Data warehouses are still a viable value-added target for selected data from the lake. Many cloud data warehouse products such as Snowflake, Google BigQuery, AWS Redshift, Azure Polybase, Databricks, and Cloudera Impala even allow virtual data warehouse structures to be constructed directly over blob storage, without any warehouse loading. In these environments, the data lake doesn’t supplant the data warehouse; it populates it or simply backs it.
Lesson: Decouple Movement From Preparation (aka “E and L Come Before T”)
One of the key lessons of this data lake shift was to decouple data movement from data preparation. Data movement—roughly, the “E” and “L” of ETL—is an operational task for managing storage costs and access control. Data preparation—roughly, the “T” of ETL—is a content-based, analytics-facing task that requires really understanding both the data and a specific use case being pursued.
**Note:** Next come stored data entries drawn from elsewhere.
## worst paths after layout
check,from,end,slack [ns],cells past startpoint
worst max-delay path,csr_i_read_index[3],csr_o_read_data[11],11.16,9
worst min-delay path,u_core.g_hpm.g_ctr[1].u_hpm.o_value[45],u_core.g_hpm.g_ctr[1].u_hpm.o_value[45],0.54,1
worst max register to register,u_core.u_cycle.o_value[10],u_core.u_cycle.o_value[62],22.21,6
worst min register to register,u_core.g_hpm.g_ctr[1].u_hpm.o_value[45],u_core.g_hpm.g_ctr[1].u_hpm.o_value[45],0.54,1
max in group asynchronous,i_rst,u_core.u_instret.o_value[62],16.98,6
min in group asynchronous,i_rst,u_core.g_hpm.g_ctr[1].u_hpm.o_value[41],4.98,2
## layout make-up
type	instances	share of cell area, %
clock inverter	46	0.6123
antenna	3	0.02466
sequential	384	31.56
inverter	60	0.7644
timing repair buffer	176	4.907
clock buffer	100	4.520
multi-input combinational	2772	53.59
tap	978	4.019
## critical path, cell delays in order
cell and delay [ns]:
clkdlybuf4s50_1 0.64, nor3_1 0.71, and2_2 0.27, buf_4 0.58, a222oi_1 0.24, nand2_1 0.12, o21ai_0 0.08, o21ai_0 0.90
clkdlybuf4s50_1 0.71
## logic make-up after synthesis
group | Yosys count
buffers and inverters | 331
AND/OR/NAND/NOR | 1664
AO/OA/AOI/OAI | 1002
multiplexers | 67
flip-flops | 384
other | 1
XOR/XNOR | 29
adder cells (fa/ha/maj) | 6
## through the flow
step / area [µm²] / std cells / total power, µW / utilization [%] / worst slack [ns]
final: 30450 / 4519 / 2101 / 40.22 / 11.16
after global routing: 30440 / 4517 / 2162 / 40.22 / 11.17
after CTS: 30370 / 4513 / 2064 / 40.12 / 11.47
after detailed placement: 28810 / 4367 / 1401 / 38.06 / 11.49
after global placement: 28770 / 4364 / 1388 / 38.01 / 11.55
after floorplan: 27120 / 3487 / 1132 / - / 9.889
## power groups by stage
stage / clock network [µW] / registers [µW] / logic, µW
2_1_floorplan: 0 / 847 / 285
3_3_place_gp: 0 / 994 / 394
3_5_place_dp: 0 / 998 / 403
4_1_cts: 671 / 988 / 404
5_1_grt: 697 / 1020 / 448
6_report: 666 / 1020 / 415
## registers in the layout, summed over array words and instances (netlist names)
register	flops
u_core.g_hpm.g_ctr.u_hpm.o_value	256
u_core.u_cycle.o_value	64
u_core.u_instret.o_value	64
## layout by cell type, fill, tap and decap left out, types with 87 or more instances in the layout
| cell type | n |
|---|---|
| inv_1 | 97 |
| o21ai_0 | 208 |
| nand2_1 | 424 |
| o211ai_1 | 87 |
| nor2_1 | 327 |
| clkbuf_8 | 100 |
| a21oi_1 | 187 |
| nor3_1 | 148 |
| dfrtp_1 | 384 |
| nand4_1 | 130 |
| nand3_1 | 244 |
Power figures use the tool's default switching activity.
`config.mk`:
```
export PLATFORM = sky130hd
export DESIGN_NAME = settle_counter
export DESIGN_NICKNAME = d
export VERILOG_FILES = /design/src/rtl/gate_truth_table_checker_settle_counter.sv
export SDC_FILE = /design/constraint.sdc
export NUM_CORES = 1
export LEC_CHECK = 0
export CAP_MARGIN = 20
export CORE_MARGIN = 5
export CORE_UTILIZATION = 36
export CTS_BUF_LIST = sky130_fd_sc_hd__clkbuf_4 sky130_fd_sc_hd__clkbuf_8 sky130_fd_sc_hd__clkbuf_16
export CTS_CLUSTER_DIAMETER = 200
export DETAILED_ROUTE_END_ITERATION = 10
export DONT_BUFFER_PORTS = 1
export GPL_ROUTABILITY_DRIVEN = 0
export SLEW_MARGIN = 15
export SYNTH_ARGS = -nofsm -noshare
export SYNTH_HDL_FRONTEND = slang
export SYNTH_SLANG_ARGS = --single-unit
```
`constraint.sdc`:
```
create_clock -name i_clk -period 4.93 [get_ports i_clk]
set_clock_uncertainty 0.15 [all_clocks]
set_input_delay 0.986 -clock i_clk [delete_from_list [all_inputs] [get_ports i_clk]]
set_output_delay 0.986 -clock i_clk [all_outputs]
set_load 0.05 [all_outputs]
```
`src/rtl/gate_truth_table_checker_settle_counter.sv`:
```
// ----------------------------------------------------------------------------
// settle_counter
// 8-bit loadable down-counter that times how long each stimulus vector is
// held before the gate output is sampled.
//
// Ports:
//   i_clk       clock, rising edge
//   i_rst       synchronous active-high reset (count -> 0)
//   i_load      load i_load_val (has priority over i_dec)
//   i_load_val  value to load
//   i_dec       decrement by one
//   o_value     current count
//   o_expire    high when the count is 1 (last settle cycle)
// ----------------------------------------------------------------------------
module settle_counter (
   input  logic       i_clk,
   input  logic       i_rst,
   input  logic       i_load,
   input  logic [7:0] i_load_val,
   input  logic       i_dec,
   output logic [7:0] o_value,
   output logic       o_expire
);

   logic [7:0] r_count;

   always_ff @(posedge i_clk) begin
      if (i_rst)
         r_count <= 8'd0;
      else if (i_load)
         r_count <= i_load_val;
      else if (i_dec)
         r_count <= r_count - 8'd1;
   end

   assign o_value  = r_count;
   assign o_expire = (r_count == 8'd1);

endmodule

```
==> flow_summary.ini <==
[status]
status = completed

[power_and_ir_drop]
power_frac_comb_pct = 15.0
p_clk_share_pct = 28.4
seqPwrFrac_pct = 56.6
fin_total_pwr_mw = 0.174
switching_share_pct = 35.9
pwr_density_cell_nw_per_um2 = 338
leakage_nw = 0.184
max-vdd-ir-drop_mv = 0.148
p_switching_mw = 0.0624
internal_power_mw = 0.112

[placed_design]
post-place-ws_ns = 2.15
post_dp_cell_area_um2 = 493
dp_cells = 69
dpl.hpwl_um = 811
io_buffer_count = 0

[yosys]
ys.flop_type = dfxtp_1
yosysSeqAreaShare_pct = 33.9
ys_ff_latch = 8
syn_area_um2 = 473
synth_edf_count = 0
syn-instance-count = 56
yosysTopAreaCell = dfxtp_1
yosys-top-cells-area = dfxtp_1 (34%), a311oi_1 (5.6%), ha_1 (5.3%)
synthTopCellsByCount = dfxtp_1 (8), nor2_1 (6), nand2_1 (5)
avgSynthCellArea_um2 = 8.45
yosys_warnings = 0
synth_most_common_cell = dfxtp_1
ys_types = 29
ys_async_sr_fraction_pct = 0
synthDominantCellAreaShare_pct = 33.9
syn-num-nets = 70

[global_routing]
grt_max_degree = 13
track_usage_pct = 13.0
grt_pass1_vias = 434
antenna_found_initial = 0
grt_overflow = 0
grt_pass1_wl_um = 1930

[critical_path]
critPathKind = reg -> out
start_kind = register
cp_max_fo = 7
r2r_cells = 5
required_ns = 3.79
path_buf_inv = 1
cpPeakStageDelay_ns = 0.64
critPathCaptureType = output pin
cp_top_family = simple AND/OR/NAND/NOR gates
path_cells = or4_4 -> nor4b_2 -> buf_4
cp.depth = 3
slowest_stage = or4_4
arrival_ns = 1.90

[clock_tree]
clock_latency_ns = 0.25
h-tree-depth = 1
cts_tree = built
clk_path_buf_depth = 2
cts_buffers = 3
postCtsHoldBufs = 0
clock-sinks = 8
cts_resized = 0
path_clk_slew_ns = 0.05
post_cts.repair.setup_buffers = 0
root_buffer = clkbuf_4

[worst_hold_path]
hold_class = reg -> reg
hold_depth = 2

[timing]
layout_min_cycle_time_ns = 3.04
fin_crit_sh_pct = 61.7
tightest_slew_ns = 0.722
final_max_slew_viol_count = 0
hold_viol = 0
setup_violations = 0
finalWorstSetupSlack_ns = 1.89
final.setup.tns_ns = 0
max_freq_mhz = 329
max-slew-margin-rel_pct = 51.8
rsz0062_at_grt = false

[cells_and_area]
antennaDiodeCount = 0
fillers = 140
regArea_um2 = 160
final_nets = 73
multiInputGateArea_um2 = 292
fin_cells = 72
design_area_um2 = 515
largest_reg_flops = 8
synthToLayoutAreaGrowth_pct = 8.99
drive_gt1_share_pct = 15.8

[floorplan]
ios = 21
die_w_um = 46.2
rows = 13
core_um2 = 1270
dieArea_um2 = 2140
start_util_pct = 37.3
die_height_um = 46.2

[run]
max-cap-violations = 0

[detailed_routing]
drt_iter0_markers = 8
routed_via_density = 5.99
drcViolationCount = 0
ant_nets = 0
firstDrtPassIters = 2
wirelength_um = 1130
num_vias = 431
post_drt_wl_per_cell_um = 15.6
## per-layer routing
layer | up-vias | part of all wire (%) | global-route usage [%]
li1 | 214 | - | -
met1 | 203 | 40 | 13.8
met2 | 12 | 50 | 21.2
met3 | 2 | 8.1 | 7.03
met4 | 0 | 1.1 | 5.11
met5 | - | 0 | 0
## cell families after synthesis
logic type	synth area share (%)
DFF	33.9
adders and majority gates	5.29
buffers and inverters	5.82
and+or+nand+nor	27.8
AOI/OAI and AO/OA	21.7
xor gates and xnor gates	5.56
## final timing paths
check,from,end,slack [ns]
worst max-delay path,o_value[2],o_expire,1.89
worst min-delay path,o_value[4],o_value[4],0.64
worst max register to register,o_value[1],o_value[4],2.90
worst min register to register,o_value[4],o_value[4],0.64
## placed cells by master (no fill, tap or decap), types with 2 or more instances in the layout
cell type / n
nor2_1: 6
a311oi_1: 3
clkbuf_4: 3
nand2_1: 5
ha_1: 2
a21oi_1: 3
xor2_1: 2
a211oi_1: 2
inv_1: 4
dfxtp_1: 8
## through the flow
step | util (%) | hold WS (ns)
floorplan | - | 0.599
global placement | 38.9 | 0.631
detailed placement | 38.9 | 0.640
CTS | 40.6 | 0.639
global route | 40.6 | 0.622
finish | 40.6 | 0.645
## power groups by stage
stage          logic (mW)  clock network (mW)  registers (mW)
6_report           0.0261              0.0494          0.0985
5_1_grt            0.0302              0.0571           0.100
4_1_cts            0.0263              0.0528          0.0988
3_5_place_dp       0.0259                   0           0.100
3_3_place_gp       0.0256                   0          0.0998
2_1_floorplan      0.0245                   0          0.0972
## layout make-up
class	instances	area share [%]
repair buffers	1	1.46
flip-flops and latches	8	31.1
inverters	4	2.91
multi-input cells	41	56.6
well taps	15	3.64
clock buffers	3	4.37
## worst min-delay path, stage by stage, from the launching register on
cell      delay (ns)
dfxtp_1         0.51
o31ai_1         0.15
a311oi_1        0.10
Note: power is estimated with default switching activity, not from simulation.
**config.mk**
```make
export PLATFORM = sky130hd
export DESIGN_NAME = dig_cor_mc
export DESIGN_NICKNAME = d
export VERILOG_FILES = /design/src/rtl/dig_cor_mc_pkg.sv /design/src/rtl/dig_cor_mc_dp.sv /design/src/rtl/dig_cor_mc.sv
export SDC_FILE = /design/constraint.sdc
export NUM_CORES = 1
export LEC_CHECK = 0
export CORE_UTILIZATION = 60
export CTS_CLUSTER_SIZE = 30
export DETAILED_ROUTE_END_ITERATION = 8
export PLACE_DENSITY = 0.78
export SYNTH_ARGS = -nofsm -noshare
export SYNTH_HDL_FRONTEND = slang
export SYNTH_SLANG_ARGS = --single-unit
export TNS_END_PERCENT = 30
```
**constraint.sdc**
```tcl
create_clock -name clk -period 14.2 [get_ports clk]
set_clock_uncertainty 0.15 [all_clocks]
set_input_delay 2.84 -clock clk [delete_from_list [all_inputs] [get_ports clk]]
set_output_delay 2.84 -clock clk [all_outputs]
set_load 0.02 [all_outputs]
```
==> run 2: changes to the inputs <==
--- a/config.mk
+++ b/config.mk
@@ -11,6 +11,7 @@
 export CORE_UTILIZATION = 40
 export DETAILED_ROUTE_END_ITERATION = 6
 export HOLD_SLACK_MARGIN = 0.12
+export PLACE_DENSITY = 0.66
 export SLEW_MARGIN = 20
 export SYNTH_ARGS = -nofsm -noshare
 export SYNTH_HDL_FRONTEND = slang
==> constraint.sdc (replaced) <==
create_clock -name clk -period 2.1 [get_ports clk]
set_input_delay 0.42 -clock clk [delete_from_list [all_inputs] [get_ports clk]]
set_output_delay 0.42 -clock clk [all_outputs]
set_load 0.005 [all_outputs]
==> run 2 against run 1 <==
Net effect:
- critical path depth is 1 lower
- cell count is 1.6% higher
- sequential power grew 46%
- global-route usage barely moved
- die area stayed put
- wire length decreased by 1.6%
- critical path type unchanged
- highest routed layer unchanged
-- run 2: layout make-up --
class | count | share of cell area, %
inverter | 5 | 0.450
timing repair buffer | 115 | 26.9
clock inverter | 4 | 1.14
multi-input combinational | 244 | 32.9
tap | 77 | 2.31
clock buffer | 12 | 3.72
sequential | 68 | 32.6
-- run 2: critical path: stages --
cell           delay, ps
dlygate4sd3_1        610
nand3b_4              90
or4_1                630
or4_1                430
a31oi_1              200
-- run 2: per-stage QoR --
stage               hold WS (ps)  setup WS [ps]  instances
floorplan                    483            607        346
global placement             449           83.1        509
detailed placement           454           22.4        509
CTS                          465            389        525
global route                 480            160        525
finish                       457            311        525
This clean separation between movement and prep has many benefits. First, postponing transformation radically reduces friction. The person or process loading the data is not responsible for transforming it to anybody else’s specs at load time. It is hard to overstate how important this is: Requiring data to be transformed before it is loaded is an enormous disincentive for sourcing and sharing data. Second, the ease of loading in a shared repository enables IT to manage all of an organization’s data under a single API and authorization framework. At least at the granularity of files, there is a single locus of control. Third, transformation often loses information as it “boils down” raw data for a specific use case. By contrast, raw untransformed data is fodder for unanticipated new use cases and leaves a record for subsequent auditing and compliance.